Pub Date : 2023-06-08DOI: 10.1109/TSUSC.2023.3283518
Mir Ashraf Uddin;Man Lin;Laurence T. Yang
This work aims at addressing carbon neutrality challenges through resource management with system software control. Reducing energy costs is vital for modern systems, especially those battery-powered devices that need to perform complex tasks. The technique of dynamic voltage or frequency scaling (DVFS) has been commonly adopted for reducing power consumption in cyber-physical systems to support the increasing computation demand under limited battery life. Dynamic slack becomes available when a task finishes earlier than its worst execution time. Dynamic slack management is an important factor for the DVFS mechanism. This paper proposes a dynamic slack-sharing (DSS) DVFS scheduling method that reduces CPU energy consumption by learning the slack-sharing rate. The DSS method automatically changes the slack sharing rate of a task on the fly in different situations through learning from experience to determine how much slack to use for the next task and how much to share. The method used for learning is Q-learning. Extensive experiments have been performed, and the results show that the DSS technique achieves more energy savings than the existing ones.
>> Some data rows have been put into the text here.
## flow/run.sh

```bash
#!/bin/bash
# OpenROAD 26Q1-2900-gdf79404cd8, Yosys 0.63+post, stock flow scripts
make -C /OpenROAD-flow-scripts/flow DESIGN_CONFIG=/design/flow/config.mk WORK_HOME=/design/flow/orfs finish
```

## flow/constraint.sdc

```tcl
current_design icache_tag_array

set clk_period 9.3
set clk_io_pct 0.2

create_clock -name clk0 -period $clk_period [get_ports {clock}]

set non_clock_inputs [all_inputs -no_clocks]
set_input_delay [expr $clk_period * $clk_io_pct] -clock clk0 $non_clock_inputs
set_output_delay [expr $clk_period * $clk_io_pct] -clock clk0 [all_outputs]
```

## flow/config.mk

```make
export PLATFORM = sky130hd
export DESIGN_NAME = icache_tag_array
export DESIGN_NICKNAME = icache_tag_array
export VERILOG_FILES = /design/flow/design.v
export SDC_FILE = /design/flow/constraint.sdc
export NUM_CORES = 4
export LEC_CHECK = 1
export CORE_UTILIZATION = 30
export SYNTH_MEMORY_MAX_BITS = 65536
```

## flow/design.v

```verilog
module icache_data_holder
#(
	parameter DATA_WIDTH = 32
)
(
	input						clock	,
	input						reset	,
	input						valid_in,
	input						ready_in,		
	input	[DATA_WIDTH - 1:0]	data_in	,
	output	[DATA_WIDTH - 1:0]	data_out									
);
localparam IDLE = 'b00;
localparam RUN = 'b01;
localparam HOLD = 'b10;
wire	[1				:0]	state;
reg							state_next;
reg		[DATA_WIDTH - 1	:0] data_out_temp;
wire 						save_en;
wire	[DATA_WIDTH - 1	:0]	data_saved;
always@(*) begin
	case(state)
		IDLE: begin
			state_next = valid_in ? RUN : IDLE;
			data_out_temp = 'b0;
		end
		RUN: begin
			state_next = ~ready_in ? HOLD : 
						 valid_in ? RUN : IDLE;
			data_out_temp = data_in;
		end
		HOLD: begin
			state_next = ~ready_in ? HOLD : 
						 valid_in ? RUN : IDLE;
			data_out_temp = data_saved;
		end
		default: begin
			state_next = IDLE;
			data_out_temp = 'b0;
		end
	endcase
end
assign data_out = data_out_temp;
assign save_en = state == RUN;
dff_ar #(2) state_dff_ar(.clock(clock), .reset(reset), .d(state_next), .q(state));
dff_aren #(DATA_WIDTH) data_in_dff_aren(.clock(clock), .reset(reset), .en(save_en), .d(data_in), .q(data_saved));
endmodule
module icache_tag_array(
	input	clock	,
	input	reset	,
	input			lookup2tag_array_valid,  
	input   [5  :0]	lookup2tag_array_index,
	input			lookup2tag_array_ready,  
	output  [351:0]	tag_array2lookup_rdata,
	input			fill2tag_array_valid	,
	input   [5  :0]	fill2tag_array_index	,  
	input   [2  :0]	fill2tag_array_way		, 
	input   [43	:0]	fill2tag_array_wdata	
);
wire 			cen		[7:0];
wire 			wen		[7:0];
wire	[5	:0]	addr	[7:0];
wire	[43	:0]	din		[7:0];
wire	[43	:0]	dout	[7:0];
genvar i;
generate
	for(i = 0; i < 8; i = i + 1) begin: dcache_tag_array
		assign cen[i] = lookup2tag_array_valid || fill2tag_array_valid && fill2tag_array_way == i;			
		assign wen[i] = fill2tag_array_valid && fill2tag_array_way == i;				
		assign addr[i] = lookup2tag_array_valid ? lookup2tag_array_index : fill2tag_array_index;
		assign din[i] = fill2tag_array_wdata;						
		ram_sp #(44, 64) u_ram_sp(.clock(clock), .cen(cen[i]), .wen(wen[i]), .addr(addr[i]), .din(din[i]), .dout(dout[i]));
	end
endgenerate
icache_data_holder #(352) lookup_data_holder(
	.clock		(clock																		), 
	.reset		(reset																		), 
	.valid_in	(lookup2tag_array_valid														), 
	.ready_in	(lookup2tag_array_ready														), 
	.data_in	({dout[7], dout[6], dout[5], dout[4], dout[3], dout[2], dout[1], dout[0]}	), 
	.data_out	(tag_array2lookup_rdata														)
);
endmodule
module dff_ar
#(
	parameter DATA_WIDTH = 32, 
	parameter RESET_VALUE = 'b0
)
(
    input   						clock,
    input   						reset,
	input   	[DATA_WIDTH - 1:0] 	d	 ,
	output reg 	[DATA_WIDTH - 1:0] 	q
);
always@(posedge clock or posedge reset) begin
	if(reset) begin
		q <= RESET_VALUE;
	end
	else begin                                   
		q <= d;
	end
end
endmodule
module dff_aren
#(
	parameter DATA_WIDTH = 32,
	parameter RESET_VALUE = 'b0
)
(
    input   						clock,
    input   						reset,
    input   						en	 ,	
	input   	[DATA_WIDTH - 1:0]  d	 ,
	output reg	[DATA_WIDTH - 1:0]  q
);
always@(posedge clock or posedge reset) begin
	if(reset) begin
		q <= RESET_VALUE;
	end
	else if(en) begin
		q <= d;
	end
	else begin                                   
		q <= q;
	end
end
endmodule
module ram_sp
#(
	parameter   DATA_WIDTH = 32,			 
    parameter   DEPTH = 16, 				 
	localparam  ADDR_WIDTH = $clog2(DEPTH),
	localparam  BWEN_WIDTH = DATA_WIDTH / 8
)
(
    input               			clock	,
    input                			cen		,
    input                	  		wen		,
    input       [ADDR_WIDTH - 1:0]	addr	,
    input       [DATA_WIDTH - 1:0]  din		,
    output reg  [DATA_WIDTH - 1:0]  dout   
);
reg [DATA_WIDTH - 1:0] ram [DEPTH - 1:0];
always@(posedge clock) begin
    if(cen && wen) begin
        ram[addr] <= din;
    end
end
always@(posedge clock) begin
    if(cen && !wen) begin
        dout <= ram[addr];
    end
end
endmodule
```

==> out/writeup.txt <==
After detailed routing, the total wire length is 3080 mm. The run finished, with violations left. Routability-driven placement finished with a final weighted congestion of 0.930. The biggest area contributor in the post-synthesis netlist is sky130_fd_sc_hd__edfxtp_1. The leakage component of the power was reported as 0.284 uW. Count of pins on the block boundary: 416. Buffers inserted to repair hold after CTS numbered 0. Number of global-route vias before repair: 487k. The final number of hold-violating endpoints came out at 0. The share of the synthesized area in the top cell type came out at 0.832.

The headroom to the max-slew limit is -0.126, and the final tally of max-slew violations is 8. Looking at the VDD voltage map, the peak drop is 0.180 mV. The first global-routing pass estimated 4120 mm of wire. The run gives 417 for the number of antenna violations at the first check in global routing.

The logs give 6 for the yosys warning tally and 5.59 ns for the endpoint arrival time on the critical path. Top flip-flop cell by instance count after synthesis: sky130_fd_sc_hd__edfxtp_1. Setup slack on the worst path after placement came out at 1.35 ns. The detailed router placed 476k vias in this run.

With the number of H-tree levels at 8, the power density relative to cell area is 219 nW/um2. Adding up every negative setup slack in the final design gives 0 ns. The endpoint required time on the critical path was 7.44 ns. The tools report the number of antenna-violating nets in the routed design as 10. Per the run summary, max-cap violations total 4. With the worst hold slack at 0.318 ns, the overall die area is 2,760,000 um2. The final report lists the setup-violating endpoint count as 0. The largest buffer count on any clock path is 6. The skew report gives the latency at the later pin of the worst-skew pair as 1.65 ns. Looking at the max-slew report, the worst-margin pin has a slew of 1.67 ns.

The row count came out at 609. The run gives 121 as the largest net degree at the start of global routing. The tree is rooted in a sky130_fd_sc_hd__clkbuf_16. With the final routed wire length divided by cell count at 35.5 um, the count of unresolved DRC violations after routing is 0. The run gives 42.2k for the first-iteration detailed-routing DRC count. Once synthesis finished, the tally of register bits stood at 22.9k.

Buffers placed on the I/O ports in this run total 415. The synthesized instance count came out at 42.7k. The worst path in the final design needs a cycle of 7.45 ns, including I/O delays and setup.

The width of the die came out at 1.66 mm. The ratio of cells with drive above 1 in the final layout is 0.151. The worst setup path is of the register to output pin kind. Endpoint kind of the worst setup timing path: an output pin. The final clock period utilization by the worst path works out to 0.802. The share of flip-flops with an asynchronous set or reset after synthesis was 0.0000437; the post-CTS setup buffer count was 0. The number of fill cells came out at 250k. The main area contributors are sky130_fd_sc_hd__edfxtp_1 83%, sky130_fd_sc_hd__a22oi_1 8.2%, sky130_fd_sc_hd__a41oi_1 1.1%.

The stat command in Yosys gives a chip area of 826,000 um2. The run gives 826,000 um2 as the post-synthesis cell area. The logs give 0.301 for the effective utilization at floorplan and 1860 mm for the half-perimeter wire length after detailed placement.

The post-cts sizing count is 0. The final reports fail on antenna rules, capacitance limit, slew limit. The number of buffers created by CTS was 2,182; the maximum fanout encountered on the critical timing path was 55. The global router's overall resource usage was 0.233.

The tools report the type of element launching the critical path as a register. The CTS log lists the clock sinks for this run as 22.9k. The die is 1.66 mm tall.

For the worst setup skew after layout, the log shows 0.0944 ns. The run gives 2,750,000 um2 as the standard cell core area. TritonCTS built the clock tree. After clock tree synthesis, the clock-pin slew on the worst setup and hold paths is 0.06 ns. Between the synthesized netlist and the finished layout, the area growth was recorded as 17.5%. The logs give 0.832 for the sequential element share of the synthesized area and 51 for the tally of unique sky130hd cells used after synthesis. The via density per instance was 5.48; the detailed-routing iteration count for the pre-antenna-repair pass was 9. The number of cells in the yosys synthesis report was 42.7k; the mean instance size in the synthesized netlist was 19.3 um2. Summed over all layers, the global routing overflow is 0. Derived from the worst setup path, the maximum achievable clock frequency is 0.134 GHz.

For the minimum setup slack in the final design, the log shows 1.85 ns. Setup repair after global routing left no endpoint under its margin. The run gives 126 for the OpenROAD warning count. The synthesized design contains 22.9k enable-type register cells. Note that the worst hold path type here is primary input to asynchronous set/reset pin.
[cell usage in the layout (no fill, tap or decap), types with 45 or more instances in the layout]
| cell | Yosys | final |
|---|---|---|
| sky130_fd_sc_hd__a21oi_1 | 685 | 685 |
| sky130_fd_sc_hd__a222oi_1 | 783 | 783 |
| sky130_fd_sc_hd__a22oi_1 | 9027 | 9027 |
| sky130_fd_sc_hd__a31oi_1 | 1042 | 1042 |
| sky130_fd_sc_hd__a41oi_1 | 1044 | 1043 |
| sky130_fd_sc_hd__and2_1 | 352 | 352 |
| sky130_fd_sc_hd__buf_12 | 0 | 423 |
| sky130_fd_sc_hd__buf_4 | 9 | 2408 |
| sky130_fd_sc_hd__buf_8 | 0 | 45 |
| sky130_fd_sc_hd__bufinv_16 | 0 | 102 |
| sky130_fd_sc_hd__clkbuf_1 | 1695 | 533 |
| sky130_fd_sc_hd__clkbuf_16 | 0 | 2252 |
| sky130_fd_sc_hd__clkdlybuf4s50_1 | 0 | 369 |
| sky130_fd_sc_hd__clkinv_1 | 0 | 472 |
| sky130_fd_sc_hd__clkinv_2 | 0 | 280 |
| sky130_fd_sc_hd__diode_2 | 0 | 3243 |
| sky130_fd_sc_hd__edfxtp_1 | 22880 | 22880 |
| sky130_fd_sc_hd__inv_6 | 0 | 62 |
| sky130_fd_sc_hd__mux2_2 | 782 | 781 |
| sky130_fd_sc_hd__mux2i_1 | 593 | 590 |
| sky130_fd_sc_hd__nand2_1 | 214 | 205 |
| sky130_fd_sc_hd__nand3_1 | 303 | 303 |
| sky130_fd_sc_hd__nand4_1 | 682 | 682 |
| sky130_fd_sc_hd__nor2_4 | 0 | 520 |
| sky130_fd_sc_hd__nor4_1 | 351 | 319 |
| sky130_fd_sc_hd__o22a_1 | 252 | 251 |
| sky130_fd_sc_hd__o22ai_1 | 48 | 45 |
[logic make-up after synthesis]
group / count (synthesis) / synth area share
compound gates: 13020 / 0.119
flops: 22881 / 0.832
buf+inv: 2919 / 0.0147
mux: 1379 / 0.0179
simple gates: 2472 / 0.0161
[sequential cells by signal, summed over array words and instances, names as in the netlist]
name	flops
dcache_tag_array.u_ram_sp.ram	22528
dcache_tag_array.u_ram_sp.dout	352
lookup_data_holder.state_dff_ar.q	1
[final timing paths]
path / startpoint / endpoint / slack, ns / depth (start not counted)
worst max-delay path: lookup_data_holder.state_dff_ar.q[0] / tag_array2lookup_rdata[205] / 1.85 / 4
worst min-delay path: reset / lookup_data_holder.state_dff_ar.q[0] / 0.32 / 2
worst max register to register: dcache_tag_array[2].u_ram_sp.ram[24][20] / dcache_tag_array[2].u_ram_sp.dout[20] / 5.92 / 5
worst min register to register: dcache_tag_array[3].u_ram_sp.ram[63][18] / dcache_tag_array[3].u_ram_sp.dout[18] / 0.65 / 4
max in group asynchronous: reset / lookup_data_holder.state_dff_ar.q[0] / 8.88 / 2
min in group clk0: fill2tag_array_wdata[14] / dcache_tag_array[0].u_ram_sp.ram[3][14] / 0.59 / 1
[power by group]
group | internal [uW] | leakage (uW) | switching (uW)
logic | 2930 | 0.0452 | 9790
clock network | 47400 | 0.0326 | 38300
registers | 114000 | 0.206 | 609
[area by class of cell]
cell class | instances | area (um2) | share of cell area
flip-flops and latches | 22881 | 687000 | 0.709
multi-input cells | 16871 | 131000 | 0.135
clock buffers | 2785 | 58400 | 0.0602
well taps | 36660 | 45900 | 0.0473
repair buffers | 3250 | 31000 | 0.0319
clock inverters | 1020 | 8470 | 0.00873
diodes | 3243 | 8120 | 0.00837
inverters | 3 | 11.3 | 0.0000116
[routing by layer]
| metal | vias to the layer above | global-route usage | share of wire |
|---|---|---|---|
| met5 | - | 0.107 | 0.0091 |
| met4 | 559 | 0.0993 | 0.052 |
| met3 | 6575 | 0.261 | 0.25 |
| met2 | 43925 | 0.309 | 0.42 |
| met1 | 232621 | 0.208 | 0.27 |
| li1 | 191939 | - | - |
[synth_stat cells (all sizes together) (2+ instances only)]
| master | n |
|---|---|
| nor3b | 4 |
| a22o | 9 |
| a22oi | 9028 |
| mux2 | 786 |
| nand2 | 214 |
| and2 | 352 |
| a222oi | 783 |
| nor3 | 3 |
| o21ai | 38 |
| nand4 | 682 |
| nand3 | 303 |
| mux2i | 593 |
| nand2b | 6 |
| buf | 1221 |
| o22ai | 49 |
| a31oi | 1042 |
| a221oi | 34 |
| a32o | 2 |
| a21oi | 685 |
| or2 | 2 |
| a31o | 20 |
| or4 | 17 |
| nor4 | 351 |
| nor2b | 13 |
| a41oi | 1044 |
| clkbuf | 1695 |
| a2bb2o | 2 |
| inv | 3 |
| a41o | 19 |
| nor2 | 524 |
| a32oi | 2 |
| o22a | 252 |
| o32ai | 5 |
| edfxtp | 22880 |
[metrics by stage]
stage / util / instances / area (um2) / total power (uW)
floorplan: - / 42671 / 826000 / 120000
global placement: 0.326 / 79652 / 895000 / 129000
detailed placement: 0.326 / 79664 / 895000 / 129000
CTS: 0.350 / 83469 / 962000 / 213000
global route: 0.352 / 85425 / 967000 / 217000
finish: 0.353 / 86713 / 970000 / 213000
[critical path, stage by stage, from the launching register on]
cell and delay, ns:
sky130_fd_sc_hd__dfrtp_4 1.05, sky130_fd_sc_hd__buf_4 0.61, sky130_fd_sc_hd__buf_4 0.44, sky130_fd_sc_hd__and2_1 1.05, sky130_fd_sc_hd__clkdlybuf4s50_1 0.68
Power figures rest on the tool's default switching activity, not on a simulated workload.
这项工作旨在通过系统软件控制进行资源管理,应对碳中和挑战。降低能源成本对现代系统至关重要,尤其是那些需要执行复杂任务的电池供电设备。动态电压或频率缩放(DVFS)技术已被普遍用于降低网络物理系统的功耗,以支持在电池寿命有限的情况下不断增长的计算需求。当任务比其最坏执行时间提前完成时,就会出现动态松弛。动态松弛管理是 DVFS 机制的一个重要因素。本文提出了一种动态空闲共享(DSS)DVFS 调度方法,通过学习空闲共享率来降低 CPU 能耗。DSS 方法通过学习经验,在不同情况下自动改变任务的松弛共享率,以确定下一个任务使用多少松弛以及共享多少松弛。学习的方法是 Q-learning。我们进行了广泛的实验,结果表明 DSS 技术比现有技术节省了更多能源。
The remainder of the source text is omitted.